The answer has much to do with misunderstanding the science of climate, plus a willingness to debase climate science into a triangle of alarmism. Ambiguous scientific statements about climate are hyped by those with a vested interest in alarm, thus raising the political stakes for policy makers who provide funds for more science research to feed more alarm to increase the political stakes. After all, who puts money into science--whether for AIDS, or space, or climate--where there is nothing really alarming? Indeed, the success of climate alarmism can be counted in the increased federal spending on climate research from a few hundred million dollars pre-1990 to $1.7 billion today. It can also be seen in heightened spending on solar, wind, hydrogen, ethanol and clean coal technologies, as well as on other energy-investment decisions.

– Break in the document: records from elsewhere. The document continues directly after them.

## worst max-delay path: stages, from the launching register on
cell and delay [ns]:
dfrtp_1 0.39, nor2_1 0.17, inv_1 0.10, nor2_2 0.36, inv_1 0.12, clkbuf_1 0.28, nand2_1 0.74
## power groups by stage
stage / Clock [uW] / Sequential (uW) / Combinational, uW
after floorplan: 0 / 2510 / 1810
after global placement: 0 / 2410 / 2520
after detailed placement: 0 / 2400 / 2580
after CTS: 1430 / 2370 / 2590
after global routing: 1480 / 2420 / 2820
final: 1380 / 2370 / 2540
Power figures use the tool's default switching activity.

But there is a more sinister side to this feeding frenzy. Scientists who dissent from the alarmism have seen their grant funds disappear, their work derided, and themselves libeled as industry stooges, scientific hacks or worse. Consequently, lies about climate change gain credence even when they fly in the face of the science that supposedly is their basis.
(Excerpt) Read more at opinionjournal.com ...

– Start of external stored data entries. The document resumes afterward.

File: config.mk
export PLATFORM = sky130hd
export DESIGN_NAME = bb3_ctrl
export DESIGN_NICKNAME = d
export VERILOG_FILES = /design/src/rtl/bb3_pkg.sv /design/src/rtl/bb3_ctrl.sv
export SDC_FILE = /design/constraint.sdc
export NUM_CORES = 1
export LEC_CHECK = 0
export BUFFER_PORTS_ARGS = -buffer_cell sky130_fd_sc_hd__clkbuf_2
export CORE_AREA = 2 2 39 41
export DETAILED_ROUTE_END_ITERATION = 8
export DIE_AREA = 0 0 41 43
export PLACE_DENSITY = 0.52
export RECOVER_POWER = 100
export SLEW_MARGIN = 20
export SYNTH_ARGS = -nofsm -noshare
export SYNTH_HDL_FRONTEND = slang
export SYNTH_SLANG_ARGS = --single-unit
File: constraint.sdc
create_clock -name clock -period 1.5 [get_ports clock]
set_clock_uncertainty 0.2 [all_clocks]
set_input_delay 0.3 -clock clock [delete_from_list [all_inputs] [get_ports clock]]
set_output_delay 0.3 -clock clock [all_outputs]
set_load 0.005 [all_outputs]
File: src/rtl/bb3_pkg.sv
// Shared constants, types and tables for the 3x3 box blur.
// No dependencies; imported by bb3_ctrl, bb3_datapath, box_blur_3x3 and the testbench.
`timescale 1ns / 1ps

package bb3_pkg;

   // frame limits and geometry register format
   localparam int MAX_WIDTH  = 1024;
   localparam int MAX_HEIGHT = 1024;
   localparam int DIM_W      = 11;
   localparam logic [DIM_W-1:0] DIM_RESET = 11'd1024;

   localparam int COL_W = (MAX_WIDTH > 1) ? $clog2(MAX_WIDTH) : 1;
   localparam int ROW_W = (MAX_HEIGHT > 1) ? $clog2(MAX_HEIGHT) : 1;
   // written-minus-emitted count, peaks at width plus two
   localparam int LAG_W = $clog2(MAX_WIDTH + 3);

   // three line stores in rotation by row mod 3
   localparam int NUM_BANKS = 3;
   localparam int BANK_W    = 2;

   // pixel channels
   localparam int NUM_CH   = 3;
   localparam int CH_W     = 8;
   localparam int CH_RED   = 2;
   localparam int CH_GREEN = 1;
   localparam int CH_BLUE  = 0;

   // mean arithmetic: sum of up to nine channels, count 1..9
   localparam int SUM_W       = $clog2(9 * 255 + 1);
   localparam int NUM_W       = 4;
   localparam int X_W         = SUM_W + 1;
   localparam int RECIP_SHIFT = 20;
   localparam int RECIP_W     = 20;
   localparam int PROD_W      = X_W + RECIP_W;

   // input operation code
   localparam logic OP_PIXEL = 1'b0;

   // configuration register indexes
   localparam int CSR_IDX_W = 1;
   localparam logic [CSR_IDX_W-1:0] CSR_IMAGE_WIDTH  = 1'b0;
   localparam logic [CSR_IDX_W-1:0] CSR_IMAGE_HEIGHT = 1'b1;

   typedef logic [NUM_CH-1:0][CH_W-1:0] bb3_pixel_type;

   typedef enum logic [1:0] {
      STEP_LEFT,
      STEP_CENTRE,
      STEP_RIGHT
   } bb3_step_type;

   typedef enum logic [2:0] {
      ST_IDLE,
      ST_READ,
      ST_DRAIN,
      ST_MUL,
      ST_OUT
   } bb3_state_type;

   typedef struct packed {
      logic         accept;
      logic         rd_en;
      bb3_step_type rd_step;
      logic         mul_en;
      logic         out_load;
   } bb3_cmd_type;

   typedef struct packed {
      logic emit;
      logic out_free;
   } bb3_status_type;

   // ceil(2^20 / (2n)); (2*sum+n) * recip >> 20 gives the rounded mean exactly
   function automatic logic [RECIP_W-1:0] recip(input logic [NUM_W-1:0] n);
      logic [RECIP_W-1:0] m;
      case (n)
         4'd1:    m = 20'd524288;
         4'd2:    m = 20'd262144;
         4'd3:    m = 20'd174763;
         4'd4:    m = 20'd131072;
         4'd5:    m = 20'd104858;
         4'd6:    m = 20'd87382;
         4'd7:    m = 20'd74899;
         4'd8:    m = 20'd65536;
         4'd9:    m = 20'd58255;
         default: m = 20'd524288;
      endcase
      return m;
   endfunction

endpackage

File: src/rtl/bb3_ctrl.sv
// Sequencer for the box blur: accepts words, runs the three column reads,
// the multiply and the output load. Depends on bb3_pkg.
`timescale 1ns / 1ps

module bb3_ctrl (
   input  logic                    clock,
   input  logic                    reset,
   input  logic                    req_valid,
   output logic                    req_stall,
   input  bb3_pkg::bb3_status_type status,
   output bb3_pkg::bb3_cmd_type    cmd
);

   import bb3_pkg::*;

   bb3_state_type state_ff, state_in;
   bb3_step_type  step_ff, step_in;

   // state register
   always_ff @(posedge clock) begin
      if (reset) begin
         state_ff <= ST_IDLE;
         step_ff  <= STEP_LEFT;
      end else begin
         state_ff <= state_in;
         step_ff  <= step_in;
      end
   end

   // next state and commands
   always_comb begin
      state_in  = state_ff;
      step_in   = step_ff;
      cmd       = '0;
      req_stall = 1'b1;
      unique case (state_ff)
         ST_IDLE: begin
            req_stall  = 1'b0;
            cmd.accept = req_valid;
            if (req_valid && status.emit) begin
               state_in = ST_READ;
               step_in  = STEP_LEFT;
            end
         end
         ST_READ: begin
            cmd.rd_en   = 1'b1;
            cmd.rd_step = step_ff;
            unique case (step_ff)
               STEP_LEFT:   step_in = STEP_CENTRE;
               STEP_CENTRE: step_in = STEP_RIGHT;
               default: begin
                  step_in  = STEP_LEFT;
                  state_in = ST_DRAIN;
               end
            endcase
         end
         // last column's read data lands in the accumulator
         ST_DRAIN: begin
            state_in = ST_MUL;
         end
         ST_MUL: begin
            cmd.mul_en = 1'b1;
            state_in   = ST_OUT;
         end
         // hold until the output register is free
         ST_OUT: begin
            if (status.out_free) begin
               cmd.out_load = 1'b1;
               state_in     = ST_IDLE;
            end
         end
         default: begin
            state_in = ST_IDLE;
         end
      endcase
   end

endmodule

==> summary.txt <==
number of clock sinks: 5
CP max stage cell: or3_4
CTS tree: yes
Inserted Clock Buffers: 3
pwr/cell area: 750 mW/mm^2
global-route usage over all layers: 9.83%
f_max: 601 MHz
sequential fraction of the synthesis area: 33.1%
Worst setup EP type: primary output
drt pass-1 iters: 4
max-slew violation count: 0
nets@finish: 60
grt total ovfl: 0
share of the synthesized area in the top cell type: 33.1%
FF/Latch Area: 109 sq um
CP Data Required Time: 1.00 ns
WL/cell: 10.7 um
post-route cell area: 472 sq um
crit path max fanout: 4
Clock Latency Late Sink: 0.24 ns
vias: 312
hold buffer count at cts: 0
Yosys cell types: 20
ranking of synthesized cells by area: dfxtp_1 33%, nor4b_4 7.9%, nor2_1 6.2%, a311oi_2 5.0%, and2_1 4.1%
initial antenna violation count: 0
top-level I/O count: 12
syn_nets: 38
DR vias/cell: 4.46
Final min period: 1.67 ns
Worst IR Drop VDD: 0.260 mV
CP Class: flip-flop to primary output
placed cell area: 387 sq um
n_diodes: 0
Final setup viols: 6
max cap viols: 0
drt drc: 0
Slew HR: 83.8%
vias in the first global route: 270
CTS max path bufs: 2
Synth Cell Area: 303 sq um
failing checks: setup timing
delay-heaviest family, CP: simple AND/OR/NAND/NOR gates
core area: 0.00138 sq mm
final antenna-violating net count: 0
CP max stage delay: 0.40 ns
Bufs and invs on worst path: 1
largest area contributor in the netlist: dfxtp_1
share of layout cells above drive strength 1: 55.6%
Setup TNS: -0.575 ns
leakage: 0.217 nW
Slew @ Worst Pin: 0.239 ns
Final WS setup: -0.165 ns
largest net degree at the start of global routing: 7
clk root buf: clkbuf_4
area delta synth->final: 55.8%
initial core utilization: 21.9%
Syn Area/Cell: 9.18 sq um
die height: 43 um
final WL: 749 um
most frequent cells in the layout: 8 x buf_4, 6 x clkbuf_2, 4 x nor2_1, 4 x buf_2, 3 x clkbuf_4
HPWL Detailed: 479 um
initial DRC count: 5
startpoint types: flip-flop
dpl ws: 0.0727 ns
fin cells: 70
die area: 0.00176 sq mm
Worst Hold Class: input port to flip-flop
chip width: 41 um
H-Tree Depth: 1
critical path arrival: 1.17 ns
first-pass GRT wire length: 1080 um
Final Hold Vio Count: 0
Synth warnings: 0
cell row count: 14
Multi-input gate area: 188 sq um
Fill cells: 153
clock slew at reported path FFs: 0.04 ns
I/O Buffers: 11
Mapped Cells: 33
Placer Congestion: 0.749
Final Cycle Share: 111%
most common cell after layout, fill and taps aside: buf_4
# placed instances: 61
CP cell instances: or3_4 > nor2_4 > clkbuf_2
outcome: finished with violations
overall power: 354 uW
RSZ-0062 raised after global routing: yes
Synth Register Bits: 5
metrics by stage:
stage               utilization (%)  hold slack [ns]
floorplan                         -            0.168
global placement               27.9            0.298
detailed placement             27.9            0.295
CTS                            33.1           0.0920
global route                   34.1           0.0937
finish                         34.1            0.111
layout make-up:
cell class | count | share of cell area, %
multi-input cells | 24 | 39.8
repair buffers | 20 | 26.5
flip-flops and latches | 5 | 23.1
clock buffers | 4 | 5.57
well taps | 16 | 4.24
inverters | 1 | 0.796
timing repair:
item / 4_1_cts / 5_1_grt
endpoints found under the setup margin: 7 / 8
gates resized for setup: 6 / 9
buffers inserted: 4 / 1
pin swaps: 2 / 4
Yosys cell counts, drive strengths merged:
| cell type | number |
|---|---|
| nor4bb | 1 |
| a21o | 1 |
| nor3b | 1 |
| or3 | 1 |
| buf | 3 |
| inv | 1 |
| nand2 | 2 |
| and3b | 1 |
| dfxtp | 5 |
| and2 | 2 |
| a311oi | 1 |
| a21oi | 1 |
| mux2 | 1 |
| nor2 | 5 |
| a21bo | 1 |
| o21ai | 2 |
| nor4b | 2 |
| nor3 | 2 |
report_power, final:
part	internal, mW	total (mW)	switching, mW
Sequential	0.136	0.142	0.00579
Combinational	0.0314	0.0562	0.0248
Clock	0.101	0.156	0.0552
Total	0.268	0.354	0.0858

That was a great article you linked.
We could send them off to the Alps for a late season ski trip. I hear due to global warming they still have lots of snow this year.

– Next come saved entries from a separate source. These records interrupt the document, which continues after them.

--- src/hdl/mspi_duty.sv ---
// Duty stage: scales the loop total to a duty, saturates it and splits it onto the drives.
// Depends on mspi_pkg for the product width and the duty_t result type.
module mspi_duty
  import mspi_pkg::*;
#(
  parameter int FRAC_BITS = SPEED_FRAC_DEF,
  parameter int DUTY_MAX  = DUTY_MAX_DEF
) (
  input  logic signed [PROD_W-1:0] total_i,
  input  logic                     last_neg_i,
  output duty_t                    res_o
);

  localparam int SHIFT  = FRAC_BITS + MPLR_W;
  localparam int MAG_W  = $clog2(DUTY_MAX + 1);
  localparam int DUTY_W = ((MAG_W >= DRIVE_W) ? MAG_W : DRIVE_W) + 1;

  localparam logic signed [PROD_W-1:0] ROUND  = {{(PROD_W - SHIFT){1'b0}}, {SHIFT{1'b1}}};
  localparam logic signed [PROD_W-1:0] LIM_HI = PROD_W'(DUTY_MAX);
  localparam logic signed [PROD_W-1:0] LIM_LO = -LIM_HI;
  localparam logic signed [DUTY_W-1:0] DMAX   = DUTY_W'(DUTY_MAX);

  logic signed [PROD_W-1:0] biased;
  logic signed [PROD_W-1:0] quot;
  logic signed [DUTY_W-1:0] duty;
  logic        [DUTY_W-1:0] mag;
  logic                     neg;

  // Adding 2^SHIFT - 1 to a negative total makes the arithmetic shift round toward zero.
  assign biased = total_i + (total_i[PROD_W-1] ? ROUND : '0);
  assign quot   = biased >>> SHIFT;

  always_comb begin
    if (quot > LIM_HI) begin
      duty = DMAX;
    end else if (quot < LIM_LO) begin
      duty = -DMAX;
    end else begin
      duty = DUTY_W'(quot);
    end
  end

  assign neg = duty[DUTY_W-1];
  assign mag = neg ? DUTY_W'(-duty) : DUTY_W'(duty);

  always_comb begin
    res_o     = '0;
    res_o.neg = neg;
    if (neg == last_neg_i) begin
      if (neg) begin
        res_o.rev = mag[DRIVE_W-1:0];
      end else begin
        res_o.fwd = mag[DRIVE_W-1:0];
      end
    end
  end

endmodule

The new "cult of global warming" attracts looney toons from Hollywood as well as tenured turd-garglers from acedemia.
How about Winter Park, CO - snowfall was 360 inches this season, one of the best ever.
There is no scientific evidence for global warming. It is nothing but speculation about what will happen decades from now. In 1900 people were worried about running out of horses, and they were worried about what to do with all the horse manure in 20-30 years.
These aren't "scientists" they're just activists. They're politicians who get paid for doing science on the side.
The goal of the Global Warming movement is to redistribute the world's wealth via the Kyoto Treaty. These people won't give up until they cripple or collapse the economy of the United States.
Global warming is not a scientific fact and its advocates have shaped the debate into a religious cult that seeks to root out any heretics who do not share this belief.
I've posted on a few of these forums, and find that the consensus here believes that climate change isn't happening but instead is some sort of massive left-wing conspiracy. I generally trust the research of the vast majority of climate scientists on this, that temperatures are increasing and will continue to do so as long as we keep pumping out these gases, just as I trust the opinion of doctors that smoking is bad for me, or mechanics when I'm getting my car fixed. But you believe differently.
I smell a business opportunity here. Simpily as a free-market advocate (not a socialist) who sees global warming as a pretty big threat.
So, how about a wager? Would anyone be willing to bet with me, even money, that global temperatures in 2006 will not be warmer than the 20th century mean average? We'd need to find a legitimate medium that handles these sorts of wagers and agree on the most commonly accepted source for global temperature measurements and the historic average. You'd have a chance to put your money where your mouth is, as would I.
A scientist working outside his field of study is just an everyday person.
Since most of the scientist who spout the global warming party line do not work in the scientific field of Climatology or Weather I would say their opinion is about as good as mine.
How about "Urban Hot Spots"? I can buy that one because I drive down what was once tree lined streets but are now strip malls.
"Save the earth, plant more trees". Whoops, they cause problems also.
This vast tragedy, however, is nothing compared to the nutritional disaster that seems likely to overtake humanity in the 1970s (or, at the latest, the 1980s) ... A situation has been created that could lead to a billion or more people starving to death.
- Paul Ehrlich, "The End of Affluence" (1974), p.21
Hundreds of millions of people will soon perish in smog disasters in New York and Los Angeles...the oceans will die of DDT poisoning by 1979...the U.S. life expectancy will drop to 42 years by 1980 due to cancer epidemics.
- Paul Ehrlich, 1969 in Ramparts.
We are all going to die! In less than 150 years, every man, woman and child now living on Earth will be dead!!!